Create custom_values.yaml file and adjust the values to your needs,
as shown in Listing 3.4.
To make Nubus use the existing deployed services from the Kubernetes cluster, deactivate the following services in the Helm Chart configuration. Ask your cluster operator to provide the required configuration values for these services:
minio:
enabled: false
umc-server:
memcached:
bundled: false
postgresql:
bundled: false
keycloak-postgresql:
enabled: false
notifications-api:
postgresql:
bundled: false
Then, provide custom values for the following services:
- S3-compatible object storage:
endpoint, bucket, access key ID, and secret for the access key ID.
Portal Listener
Portal Server
Stack Gateway configuration for serving public object storage icons.
- Relational database management system
with databases, one for each of the following services:
Keycloak
Notifications API
UMC Server
Now you have configured all dependencies, proceed with the steps described in Deploying Nubus.
3.3. Use external PostgreSQL database#
This section describes, how you can use an external PostgreSQL database management system for all services. Use this configuration, if you have a PostgreSQL database cluster already in place, with redundancy and failover mechanisms.
To configure an external PostgreSQL database,
you need to provide the connection details in the Helm Chart configuration in your
custom_values.yaml file
as outlined in Listing 3.3.
Replace the following placeholders with your configuration values:
custom-host:The hostname to the external PostgreSQL database management system.
custom-database:The database within PostgreSQL to use for the respective service.
custom-username:The username for authentication to the PostgreSQL database for the respective service.
custom-password:The password for the username to authenticate for the PostgreSQL database.
umc-server:
postgresql:
# Disables the bundled PostgreSQL database
bundled: false
connection:
host: "custom-host"
port: 5432
auth:
username: "custom-username"
database: "custom-database"
password: "custom-password"
postgresPassword: "custom-password"
keycloak-postgresql:
# Disables the bundled PostgreSQL database
enabled: false
keycloak:
config:
database:
host: "custom-host"
port: 5432
username: "custom-username"
database: "custom-database"
existingSecret:
name: "not-ums-keycloak-postgresql-credentials"
key: "keycloakDatabasePassword"
notifications-api:
postgresql:
# Disables the bundled PostgreSQL database
bundled: false
connection:
host: "custom-host"
port: 5432
auth:
username: "custom-username"
database: "custom-database"
# Point to the secret with the password. It will retrieve keys
# `postgres-password` and `password` from the secret
existing_secret: "not-ums-notifications-api-postgresql-credentials"
# Define the secrets for the custom database
extraSecrets:
- name: "not-ums-notifications-api-postgresql-credentials"
stringData:
postgres-password: "custom-password"
password: "custom-password"
- name: "not-ums-keycloak-postgresql-credentials"
stringData:
keycloakDatabasePassword: "custom-password"
3.4. Deploying Nubus#
This section describes the steps to deploy Nubus.

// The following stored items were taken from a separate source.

**src/rtl/umi_arbiter_if.sv**
```systemverilog
// Bundle of request-side and output-side handshake signals for umi_arbiter.
// The arbiter uses the slave modport; requesters/consumers drive the master side.
interface umi_arbiter_if #(
  parameter int N  = 4,
  parameter int UW = 256
);
  logic [N-1:0]    in_valid;
  logic [N*UW-1:0] in_packet;
  logic [N-1:0]    in_ready;
  logic            out_valid;
  logic [UW-1:0]   out_packet;
  logic            out_ready;
  logic [N-1:0]    out_grant;

  modport master (
    output in_valid, in_packet, out_ready,
    input  in_ready, out_valid, out_packet, out_grant
  );

  modport slave (
    input  in_valid, in_packet, out_ready,
    output in_ready, out_valid, out_packet, out_grant
  );
endinterface

```
**src/rtl/umi_arbiter.sv**
```systemverilog
// N-to-1 UMI packet arbiter: write class beats read class, round-robin inside
// each class, with an aging counter that lets a waiting read through after STARVE writes.
module umi_arbiter #(
  parameter int N      = 4,
  parameter int UW     = 256,
  parameter int STARVE = 15
) (
  input  logic           clk,
  input  logic           nreset,
  umi_arbiter_if.slave   bus
);
  localparam int PW = (N > 1) ? $clog2(N) : 1;
  localparam int CW = $clog2(STARVE + 1);

  logic [UW-1:0] pkt [N];
  logic [N-1:0]  hi_req;
  logic [N-1:0]  lo_req;

  generate
    for (genvar gi = 0; gi < N; gi++) begin : g_req
      assign pkt[gi]    = bus.in_packet[gi*UW +: UW];
      assign hi_req[gi] = bus.in_valid[gi] &  pkt[gi][0];
      assign lo_req[gi] = bus.in_valid[gi] & ~pkt[gi][0];
    end
  endgenerate

  logic          out_valid_q,  out_valid_d;
  logic [UW-1:0] out_packet_q, out_packet_d;
  logic [N-1:0]  out_grant_q,  out_grant_d;
  logic [PW-1:0] hi_ptr_q,     hi_ptr_d;
  logic [PW-1:0] lo_ptr_q,     lo_ptr_d;
  logic [CW-1:0] starve_q,     starve_d;

  logic          lo_any, hi_any, starved, sel_lo, sel_hi;
  logic          load, found, accept;
  logic [N-1:0]  req, grant;
  logic [PW-1:0] ptr, nxt_ptr;
  logic [UW-1:0] pkt_sel;
  int            idx;
  int            nidx;

  assign lo_any  = |lo_req;
  assign hi_any  = |hi_req;
  assign starved = (starve_q == CW'(STARVE));
  assign sel_lo  = lo_any & (~hi_any | starved);
  assign sel_hi  = ~sel_lo & hi_any;
  assign load    = ~out_valid_q | bus.out_ready;
  assign accept  = load & found;

  // Rotating first-set search starting at the winning class pointer.
  always_comb begin
    req     = sel_lo ? lo_req : (sel_hi ? hi_req : '0);
    ptr     = sel_lo ? lo_ptr_q : hi_ptr_q;
    grant   = '0;
    found   = 1'b0;
    nxt_ptr = '0;
    idx     = 0;
    nidx    = 0;
    for (int k = 0; k < N; k++) begin
      idx = int'(ptr) + k;
      if (idx >= N) idx = idx - N;
      if (!found && req[idx]) begin
        found      = 1'b1;
        grant[idx] = 1'b1;
        nidx       = idx + 1;
        if (nidx >= N) nidx = 0;
        nxt_ptr    = PW'(nidx);
      end
    end
  end

  always_comb begin
    pkt_sel = '0;
    for (int k = 0; k < N; k++) begin
      if (grant[k]) pkt_sel = pkt[k];
    end
  end

  always_comb begin
    out_valid_d  = out_valid_q;
    out_packet_d = out_packet_q;
    out_grant_d  = out_grant_q;
    hi_ptr_d     = hi_ptr_q;
    lo_ptr_d     = lo_ptr_q;
    starve_d     = starve_q;
    if (load) begin
      if (found) begin
        out_valid_d  = 1'b1;
        out_packet_d = pkt_sel;
        out_grant_d  = grant;
        if (sel_lo) lo_ptr_d = nxt_ptr;
        else        hi_ptr_d = nxt_ptr;
      end else begin
        out_valid_d = 1'b0;
      end
    end
    // Aging only counts while a read is actually waiting.
    if (!lo_any) begin
      starve_d = '0;
    end else if (accept) begin
      if (sel_lo)        starve_d = '0;
      else if (!starved) starve_d = starve_q + 1'b1;
    end
  end

  always_ff @(posedge clk or negedge nreset) begin
    if (!nreset) begin
      out_valid_q  <= 1'b0;
      out_packet_q <= '0;
      out_grant_q  <= '0;
      hi_ptr_q     <= '0;
      lo_ptr_q     <= '0;
      starve_q     <= '0;
    end else begin
      out_valid_q  <= out_valid_d;
      out_packet_q <= out_packet_d;
      out_grant_q  <= out_grant_d;
      hi_ptr_q     <= hi_ptr_d;
      lo_ptr_q     <= lo_ptr_d;
      starve_q     <= starve_d;
    end
  end

  assign bus.in_ready   = grant & {N{load & nreset}};
  assign bus.out_valid  = out_valid_q;
  assign bus.out_packet = out_packet_q;
  assign bus.out_grant  = out_grant_q;
endmodule

```
**src/flat_wrapper.sv**
```systemverilog
// flat-port wrapper written by rule: the top's interface ports become plain ports
module umi_arbiter_flat 
#(
  parameter int N      = 4,
  parameter int UW     = 256,
  parameter int STARVE = 15
)
  (clk, nreset, bus_in_valid, bus_in_packet, bus_out_ready, bus_in_ready, bus_out_valid, bus_out_packet, bus_out_grant);
  umi_arbiter_if #(.N(N), .UW(UW)) bus_i ();
  input  logic clk;
  input  logic nreset;
  input wire logic [$bits(bus_i.in_valid)-1:0] bus_in_valid;
  input wire logic [$bits(bus_i.in_packet)-1:0] bus_in_packet;
  input wire logic [$bits(bus_i.out_ready)-1:0] bus_out_ready;
  output wire logic [$bits(bus_i.in_ready)-1:0] bus_in_ready;
  output wire logic [$bits(bus_i.out_valid)-1:0] bus_out_valid;
  output wire logic [$bits(bus_i.out_packet)-1:0] bus_out_packet;
  output wire logic [$bits(bus_i.out_grant)-1:0] bus_out_grant;
  assign bus_i.in_valid = bus_in_valid;
  assign bus_i.in_packet = bus_in_packet;
  assign bus_i.out_ready = bus_out_ready;
  assign bus_in_ready = bus_i.in_ready;
  assign bus_out_valid = bus_i.out_valid;
  assign bus_out_packet = bus_i.out_packet;
  assign bus_out_grant = bus_i.out_grant;
  umi_arbiter #(.N(N), .UW(UW), .STARVE(STARVE)) u_core (.clk(clk), .nreset(nreset), .bus(bus_i));
endmodule
```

Before you can install Nubus, you need to choose a scenario mentioned before,
collect the required configuration data, and write your custom_values.yaml file.

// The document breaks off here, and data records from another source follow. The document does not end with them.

File: src/rtl/id_counter_dco_pkg.sv
// ----------------------------------------------------------------------------
// pll_pkg
//   Shared types for the digital PLL DCO stage.
//   shift_req_e : outstanding phase-correction request (none / advance / retard)
//   decode_req  : turns the loop filter's pulse pair into a single request;
//                 simultaneous or absent pulses mean "no request".
// ----------------------------------------------------------------------------
package pll_pkg;

    typedef enum logic [1:0] {
        P_NONE = 2'd0,
        P_ADV  = 2'd1,
        P_RET  = 2'd2
    } shift_req_e;

    function automatic shift_req_e decode_req(input logic pos, input logic neg);
        shift_req_e req;
        req = P_NONE;
        if (pos && !neg) begin
            req = P_ADV;
        end else if (neg && !pos) begin
            req = P_RET;
        end
        return req;
    endfunction

endpackage

File: src/rtl/id_counter_dco_latch.sv
// ----------------------------------------------------------------------------
// shift_request_latch
//   Holds at most one outstanding phase correction for the DCO.
//   Opposite-direction requests cancel; same-direction repeats are ignored.
//   On the apply strobe the held request is consumed and replaced by this
//   cycle's decoded request (never merged with the consumed one).
// Ports
//   clk_i            in  system clock
//   reset_i          in  synchronous active-low reset
//   positiveShift_i  in  advance request pulse
//   negativeShift_i  in  retard request pulse
//   apply_i          in  correction is being applied this cycle
//   pending_o        out currently outstanding request
// ----------------------------------------------------------------------------
module shift_request_latch
    import pll_pkg::*;
(
    input  logic       clk_i,
    input  logic       reset_i,
    input  logic       positiveShift_i,
    input  logic       negativeShift_i,
    input  logic       apply_i,
    output shift_req_e pending_o
);

    shift_req_e r_state;
    shift_req_e w_next;
    shift_req_e w_req;

    always_ff @(posedge clk_i) begin
        if (!reset_i) begin
            r_state <= P_NONE;
        end else begin
            r_state <= w_next;
        end
    end

    always_comb begin
        w_req  = decode_req(positiveShift_i, negativeShift_i);
        w_next = r_state;
        if (apply_i) begin
            w_next = w_req;
        end else begin
            case (r_state)
                P_NONE:  w_next = w_req;
                P_ADV:   if (w_req == P_RET) w_next = P_NONE;
                P_RET:   if (w_req == P_ADV) w_next = P_NONE;
                default: w_next = P_NONE;
            endcase
        end
    end

    assign pending_o = r_state;

endmodule

File: src/rtl/id_counter_dco.sv
// ----------------------------------------------------------------------------
// id_counter_dco
//   Increment/decrement counter DCO. Divides clk_i by DIV_N and applies the
//   loop filter's advance/retard pulses, at most one per recovered period,
//   by shortening or lengthening the period by one clk_i cycle.
//   Optional macro ID_DCO_STATS_EN adds saturating correction counters;
//   without it both counter ports are tied to zero.
// Ports
//   clk_i            in  system clock (DCO reference)
//   reset_i          in  synchronous active-low reset
//   enable_i         in  1 = phase advances, 0 = phase holds
//   positiveShift_i  in  advance request pulse
//   negativeShift_i  in  retard request pulse
//   recoveredClk_o   out phase MSB (high for DIV_N/2..DIV_N-1)
//   samplePulse_o    out 1-cycle mid-bit strobe, one cycle after phase hits DIV_N/2
//   phase_o          out current phase count
//   shiftApplied_o   out 1-cycle pulse after a correction is applied
//   advanceCount_o   out applied advances (ID_DCO_STATS_EN only)
//   retardCount_o    out applied retards (ID_DCO_STATS_EN only)
// ----------------------------------------------------------------------------
module id_counter_dco
    import pll_pkg::*;
#(
    parameter int DIV_N   = 16,
    parameter int PHASE_W = $clog2(DIV_N),
    parameter int STATS_W = 16
) (
    input  logic               clk_i,
    input  logic               reset_i,
    input  logic               enable_i,
    input  logic               positiveShift_i,
    input  logic               negativeShift_i,
    output logic               recoveredClk_o,
    output logic               samplePulse_o,
    output logic [PHASE_W-1:0] phase_o,
    output logic               shiftApplied_o,
    output logic [STATS_W-1:0] advanceCount_o,
    output logic [STATS_W-1:0] retardCount_o
);

    localparam logic [PHASE_W-1:0] PH_LAST = PHASE_W'(DIV_N - 1);
    localparam logic [PHASE_W-1:0] PH_HALF = PHASE_W'(DIV_N / 2);

    logic [PHASE_W-1:0] r_phase;
    logic [PHASE_W-1:0] w_phaseNext;
    logic               r_retHold;
    logic               r_changed;
    logic               r_sample;
    logic               r_applied;
    logic               w_apply;
    logic               w_applyAdv;
    logic               w_applyRet;
    shift_req_e         w_pending;

    shift_request_latch u_latch (
        .clk_i           (clk_i),
        .reset_i         (reset_i),
        .positiveShift_i (positiveShift_i),
        .negativeShift_i (negativeShift_i),
        .apply_i         (w_apply),
        .pending_o       (w_pending)
    );

    // r_retHold marks the extra DIV_N-1 cycle after a retard; a request
    // captured at the retard's apply point must wait for the next period
    // instead of firing on that repeated last phase.
    assign w_apply    = enable_i && (r_phase == PH_LAST) &&
                        (w_pending != P_NONE) && !r_retHold;
    assign w_applyAdv = w_apply && (w_pending == P_ADV);
    assign w_applyRet = w_apply && (w_pending == P_RET);

    // DIV_N is a power of two, so the natural PHASE_W wrap is the modulo.
    always_comb begin
        w_phaseNext = r_phase;
        if (enable_i) begin
            if (w_applyAdv) begin
                w_phaseNext = r_phase + PHASE_W'(2);
            end else if (!w_applyRet) begin
                w_phaseNext = r_phase + PHASE_W'(1);
            end
        end
    end

    always_ff @(posedge clk_i) begin
        if (!reset_i) begin
            r_phase   <= '0;
            r_retHold <= 1'b0;
            r_changed <= 1'b0;
            r_sample  <= 1'b0;
            r_applied <= 1'b0;
        end else begin
            r_phase   <= w_phaseNext;
            r_retHold <= w_applyRet ? 1'b1 : (enable_i ? 1'b0 : r_retHold);
            r_changed <= (w_phaseNext != r_phase);
            // Only a fresh arrival at mid-phase strobes; a frozen phase does not.
            r_sample  <= r_changed && (r_phase == PH_HALF);
            r_applied <= w_apply;
        end
    end

`ifdef ID_DCO_STATS_EN
    logic [STATS_W-1:0] r_advCnt;
    logic [STATS_W-1:0] r_retCnt;

    // Counters step on the same edge that raises shiftApplied_o.
    always_ff @(posedge clk_i) begin
        if (!reset_i) begin
            r_advCnt <= '0;
            r_retCnt <= '0;
        end else begin
            if (w_applyAdv && (r_advCnt != '1)) begin
                r_advCnt <= r_advCnt + STATS_W'(1);
            end
            if (w_applyRet && (r_retCnt != '1)) begin
                r_retCnt <= r_retCnt + STATS_W'(1);
            end
        end
    end

    assign advanceCount_o = r_advCnt;
    assign retardCount_o  = r_retCnt;
`else
    assign advanceCount_o = '0;
    assign retardCount_o  = '0;
`endif

    assign phase_o        = r_phase;
    assign recoveredClk_o = r_phase[PHASE_W-1];
    assign samplePulse_o  = r_sample;
    assign shiftApplied_o = r_applied;

endmodule
File: config.mk
export PLATFORM = sky130hd
export DESIGN_NAME = id_counter_dco
export DESIGN_NICKNAME = d
export VERILOG_FILES = /design/src/rtl/id_counter_dco_pkg.sv /design/src/rtl/id_counter_dco_latch.sv /design/src/rtl/id_counter_dco.sv
export SDC_FILE = /design/constraint.sdc
export NUM_CORES = 1
export LEC_CHECK = 0
export CORE_ASPECT_RATIO = 1.1
export CORE_MARGIN = 2
export CORE_UTILIZATION = 41
export CTS_CLUSTER_DIAMETER = 30
export DETAILED_ROUTE_END_ITERATION = 12
export MAX_ROUTING_LAYER = met4
export PLACE_DENSITY = 0.79
export SYNTH_ARGS = -nofsm -noshare
export SYNTH_HDL_FRONTEND = slang
export SYNTH_SLANG_ARGS = --single-unit
File: constraint.sdc
create_clock -name clk_i -period 3.9 [get_ports clk_i]
set_clock_uncertainty 0.05 [all_clocks]
set_input_delay 0.78 -clock clk_i [delete_from_list [all_inputs] [get_ports clk_i]]
set_output_delay 0.78 -clock clk_i [all_outputs]
set_load 0.05 [all_outputs]
==> results of run 1 <==
[per-stage QoR]
step	hold slack (ps)	instances	setup slack, ps
finish	390.6	139	1470
CTS	390.1	139	1476
global placement	376.5	136	1552
global route	400.5	139	1423
floorplan	356.8	132	2050
detailed placement	381.7	136	1498
[state kept, by name, indices dropped and copies added, names as in the netlist]
| register | cells |
|---|---|
| phase_o | 4 |
| samplePulse_o | 1 |
| u_latch.pending_o | 2 |
| shiftApplied_o | 1 |
| r_changed | 1 |
| r_retHold | 1 |
[cell usage after synthesis, drive strengths merged]
master   number
ha            3
buf          34
a211o         1
conb          1
nand4bb       1
a21oi         4
clkbuf        1
nor3          1
or3           2
nand2b        2
inv           4
and3          4
o32ai         1
mux2i         2
a211oi        1
nor4b         1
nand2        11
nor2b         1
dfxtp        10
o21ai         5
a311oi        1
nand4b        1
and4b         1
o211a         1
a21boi        2
nand3         1
nor2          4
[per-layer routing]
| metal | wire [µm] | up-vias |
|---|---|---|
| met5 | 0 | - |
| met4 | 19 | 0 |
| met3 | 103 | 2 |
| met2 | 642 | 32 |
| met1 | 537 | 280 |
| li1 | - | 298 |
[power by group through the flow]
stage	Combinational, µW	Sequential (µW)	Clock [µW]
final	100	111	70.4
after global routing	105	112	76.3
after CTS	99.6	111	70.4
after detailed placement	99.4	114	0
after global placement	97.7	113	0
after floorplan	108	119	0
[worst paths after layout]
check             slack (ps)             to  cells after the start
setup / recovery        1470     phase_o[2]                      1
hold / removal           390  samplePulse_o                      2
setup reg to reg        2250     phase_o[0]                      5
hold reg to reg          390  samplePulse_o                      2
[final cells by class]
cell class | count | area, µm² | area share (%)
timing repair buffer | 11 | 110.1 | 13.02
tap | 28 | 35.03 | 4.142
sequential | 10 | 200.2 | 23.67
inverter | 4 | 15.01 | 1.775
clock buffer | 3 | 22.52 | 2.663
multi-input combinational | 83 | 462.9 | 54.73
[kinds of logic (layout without fill, tap and decap cells)]
kind of cell	after synthesis	in the layout	share of synthesized area, %
buf+inv	39	18	33.79
other cells	1	32	0.4541
mux	2	2	2.424
simple gates	30	30	21.97
fa+ha+maj	3	3	4.546
compound gates	16	16	12.58
flops	10	10	24.24
==> run metrics, run 1 <==
fin. max-slew vios=0; Core Util, Final=43.22%; CP peak stage delay=~860 ps; drt via density=4.403; n_diodes=0; I/O pins=44; CTS sink count=10; Critical Path AT=~1600 ps; Max VDD drop=around 140 µV; FMAX=around 400 MHz; Wirelength per Cell=between 9 and 10 µm; startpoint types=register; commonest non-fill, non-tap cell in the layout=conb_1; Core ar.=between 1500 and 2000 µm²; final cycle utilization of the critical path=between 60 and 70%; worst r2r src=phase_o[0]; initial antenna violation count=0; hold buffer count at CTS=0; Initial Utilization=a little over two fifths; via count=around 610; post-DP HPWL=between 1000 and 1500 µm; Max Buffers Root-to-Sink=2; CTS Buf Count=3; Int Pwr=between 150 and 200 µW; RePlAce Congestion=0.8362; CP cell instances=clkdlybuf4s50_1; top post-synthesis cells by area=buf_4 30%, dfxtp_1 24%, nand2_1 5.0%; Worst path top cell family by delay=buffers and inverters; post-synthesis sequential area ratio=roughly a quarter; GRT overflow=0; # Post-CTS Setup Buffers=0; GR Layer Usage met2=17.58%; Initial DRC Count=20; #FFs+latches synth=10; fillcell total=approximately 210; layer with the highest usage=met2; clock share of power=around a quarter; power density over cell area=between 300 and 400 nW/µm²; global-route track usage on met3=2.120%; largest area contributor in the netlist=buf_4; Pwr Total=282.1 µW; Ys Warns=0; DRC viols=0; Yosys cell types=29; crit path from=phase_o[2]; synthesized instance count=101; # setup viols final=0; CTS H-Tree Depth=1; Final ANT Viol Nets=0; 1st-pass router iterations=4; root buf cell=clkbuf_4; pin count of the biggest net entering global routing=12; RSZ-0062 raised after global routing=false; sequential power share=roughly 39%; Clk pin slew, worst setup/hold paths=~60 ps; kind of end point of the critical path=output pin; row count=17; Nets=approximately 120; global-route usage over all layers=a little under an eighth; final instance area=between 800 and 900 µm²; Switching Fraction=between 40% and 50%; final hold violation count=0; slowest cell on the critical path=clkdlybuf4s50_1; PortBufs=11; Die ar.=2390 µm²; Leak Pwr=~0.00040 µW; worst path buffer plus inverter count=1; Clock Latency Late Sink=260 ps; vias in the first global route=roughly 500; setup TNS=0 ps; first-pass GRT wire length=1994 µm; Crit Path Category=register to output pin; Required @ worst endpoint=between 3000 and 4000 ps; Layout area overhead=2.424%; post_cts resized=0; beginning of the worst hold path=r_changed; min Tclk post-route=between 2000 and 2500 ps; Mapped Avg Cell Area=8.176 µm²; max-cap viol count=0; M1 GR Usage=14.62%; placed cell area=~820 µm²; proportion of layout cells with a drive suffix above 1=4.505%; Die H=a little over 50 µm; CTS tree=built; most frequent cells in the layout=32 x conb_1, 11 x nand2_1, 11 x clkdlybuf4s50_1; Yosys top cell area share=between 30% and 40%; worst hold path class=register to register; Chip Width=approximately 47 µm; Switch Pwr=~130 µW; Netlist Area Pre-Place=~830 µm²; Routed WL=between 1000 and 1500 µm; combinational power share=35.6%; outcome=finished clean; CP max FO=8
(Power assumes the default switching activity.)
==> run 2: changes to the inputs <==
--- a/config.mk
+++ b/config.mk
@@ -7,11 +7,11 @@
 export LEC_CHECK = 0
 export CORE_ASPECT_RATIO = 1.1
 export CORE_MARGIN = 2
-export CORE_UTILIZATION = 41
+export CORE_UTILIZATION = 38
 export CTS_CLUSTER_DIAMETER = 30
 export DETAILED_ROUTE_END_ITERATION = 12
 export MAX_ROUTING_LAYER = met4
-export PLACE_DENSITY = 0.79
+export PLACE_DENSITY = 0.74
 export SYNTH_ARGS = -nofsm -noshare
 export SYNTH_HDL_FRONTEND = slang
 export SYNTH_SLANG_ARGS = --single-unit
==> constraint.sdc (replaced) <==
create_clock -name clk_i -period 2.4 [get_ports clk_i]
set_clock_uncertainty 0.05 [all_clocks]
set_input_delay 0.48 -clock clk_i [delete_from_list [all_inputs] [get_ports clk_i]]
set_output_delay 0.48 -clock clk_i [all_outputs]
set_load 0.05 [all_outputs]
==> run 2 against run 1 <==
Sequential cell count unchanged. First-iteration DRC count increased by 20%. Die area increased by 7.2%. Non-clock buffer count unchanged. Final area unchanged. Largest cell class unchanged. Largest power group unchanged.
==> run metrics, run 2 (synthesis gave the netlist of run 1 again) <==
global-route track usage on met3=1.977% (-0.14 points); Final ANT Viol Nets=0 (unchanged); Chip Width=48.45 µm (+3.5%); Initial Utilization=40.87% (-1.3 points); 1st-pass router iterations=4 (unchanged); Required @ worst endpoint=1870 ps (-1200 ps); final instance area=845.8 µm² (unchanged); setup TNS=0 ps (unchanged); CTS sink count=10 (unchanged); Pwr Total=456.8 µW (+62%); CP max FO=8 (unchanged); Leak Pwr=0.0004043 µW (unchanged); Die H=52.89 µm (+3.6%); most frequent cells in the layout=32 x conb_1, 11 x nand2_1, 11 x clkdlybuf4s50_1; DRC viols=0 (unchanged); commonest non-fill, non-tap cell in the layout=conb_1; proportion of layout cells with a drive suffix above 1=4.505% (unchanged); Placed Cells=136 (unchanged); layer with the highest usage=met2; startpoint types=register; hold buffer count at CTS=0 (unchanged); row count=17 (unchanged); vias in the first global route=472 (-5.8%); CTS Buf Count=3 (unchanged); WHS=402.2 ps (+11.63 ps); Critical Path AT=1590 ps (about the same); # Post-CTS Setup Buffers=0 (unchanged); RSZ-0062 raised after global routing=false; # setup viols final=0 (unchanged); Initial DRC Count=24 (+20%); post_cts resized=0 (unchanged); CTS H-Tree Depth=1 (unchanged); worst hold path class=register to register; via count=603 (-1.5%); Die ar.=2562 µm² (+7.2%); Core ar.=2021 µm² (+3.3%); relative slew slack=around 66%; outcome=finished clean; root buf cell=clkbuf_4; fin. max-slew vios=0 (unchanged); max-cap viol count=0 (unchanged); GRT overflow=0 (unchanged); post-DP HPWL=1012 µm (-0.22%); Max VDD drop=187.6 µV (+37%); n_diodes=0 (unchanged); I/O pins=44 (unchanged); global-route usage over all layers=10.72% (-1.1 points); min Tclk post-route=~2100 ps; final cycle utilization of the critical path=88.33%; Post-Layout Cell Count=139 (unchanged); Crit Path Category=register to output pin; Max Buffers Root-to-Sink=2 (unchanged); Worst path top cell family by delay=buffers and inverters; max reg flops=4 (unchanged); M1 GR Usage=11.03% (-3.6 points); pin count of the biggest net entering global routing=12 (unchanged); RePlAce Congestion=0.8356 (about the same); initial antenna violation count=0 (unchanged); FMAX=471.7 MHz; slowest cell on the critical path=clkdlybuf4s50_1; final hold violation count=0 (unchanged); kind of end point of the critical path=output pin; placed cell area=823.3 µm² (unchanged); drt via density=4.338 (-1.5%); Routed WL=1306 µm (+0.15%); CP peak stage delay=860 ps (about the same); CP cell instances=clkdlybuf4s50_1; power density over cell area=540.1 nW/µm² (+62%); first-pass GRT wire length=2014 µm (+1.0%); CTS tree=built; Layout area overhead=2.424% (unchanged); worst path buffer plus inverter count=1 (unchanged); PortBufs=11 (unchanged); GR Layer Usage met2=18.52% (+0.94 points); Slew @ Worst Pin=approximately 510 ps; Clock Latency Late Sink=260 ps (about the same); Clk pin slew, worst setup/hold paths=60 ps (about the same); Nets=121 (unchanged); Wirelength per Cell=9.396 µm (+0.15%)
==> run 2: layer usage <==
metal / vias to the layer above / share of wire (%)
li1: 294 / -
met1: 273 / 41
met2: 34 / 49
met3: 2 / 8.5
met4: 0 / 1.2
met5: - / 0
==> run 2: path summary, 6_finish.rpt <==
path / from / end / slack (ps) / cells past startpoint
max reg2reg: phase_o[0] / phase_o[0] / 740 / 5
min reg2reg: r_changed / samplePulse_o / 400 / 2
min: r_changed / samplePulse_o / 400 / 2
max: phase_o[3] / phase_o[3] / 280 / 1
==> run 2: cell type report <==
| class | count | area (µm²) |
|---|---|---|
| fill | 203 | 1175 |
| multi-input combinational | 83 | 462.9 |
| sequential | 10 | 200.2 |
| timing repair buffer | 11 | 110.1 |
| tap | 28 | 35.03 |
| clock buffer | 3 | 22.52 |
| inverter | 4 | 15.01 |
==> run 2: worst min-delay path: stages (launching register included) <==
cell and delay, ps:
dfxtp_1 300, nand2_1 60, nor3_1 50
==> run 2: report_power, final <==
group	leakage, µW	internal [µW]	switching, µW	total, µW
Combinational	0.000309	24.2	138	163
Clock	0.0000138	57.9	55.8	114
Sequential	0.0000816	172	8.61	181
Total	0.000404	254	203	457
==> run 2: metrics by stage <==
| step | setup slack (ps) | util [%] |
|---|---|---|
| global placement | 343.0 | 40.74 |
| floorplan | 555.4 | - |
| detailed placement | 272.9 | 40.74 |
| global route | 221.9 | 41.86 |
| finish | 280.1 | 41.86 |
| CTS | 256.6 | 41.86 |
==> run 3: changes to the inputs <==
--- a/config.mk
+++ b/config.mk
@@ -12,6 +12,7 @@
 export DETAILED_ROUTE_END_ITERATION = 12
 export MAX_ROUTING_LAYER = met4
 export PLACE_DENSITY = 0.74
+export REMOVE_ABC_BUFFERS = 1
 export SYNTH_ARGS = -nofsm -noshare
 export SYNTH_HDL_FRONTEND = slang
 export SYNTH_SLANG_ARGS = --single-unit
==> run 3 against run 2 <==
Total power down 1.1%. Largest cell class unchanged. Critical endpoint is now phase_o[2]. Clock-buffer cell count is the same. Critical path type unchanged. Via count increased by 2.5%.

Nubus provides a set of default configuration values in the Helm Chart. Fetch the example values file from the following repository with curl:
$ curl \ --output custom_values.yaml \ https://raw.githubusercontent.com/univention/nubus-stack/main/helm/ums/demo_values.yaml
Adjust the configuration values in
custom_values.yamldepending on your previously chosen scenario.Install Univention Nubus with Helm:
$ helm upgrade \ --install nubus \ --namespace=<your-namespace> \ oci://registry.souvap-univention.de/souvap/tooling/charts/univention/ums \ --values custom_values.yaml --timeout 10m
Tip
The installation may take some time depending on your cluster resources, internet connection and other factors. You can verify the status of the deployment with the following command:
$ kubectl get pods -n <your-namespace>
The deployment is complete when all pods are in the state Running.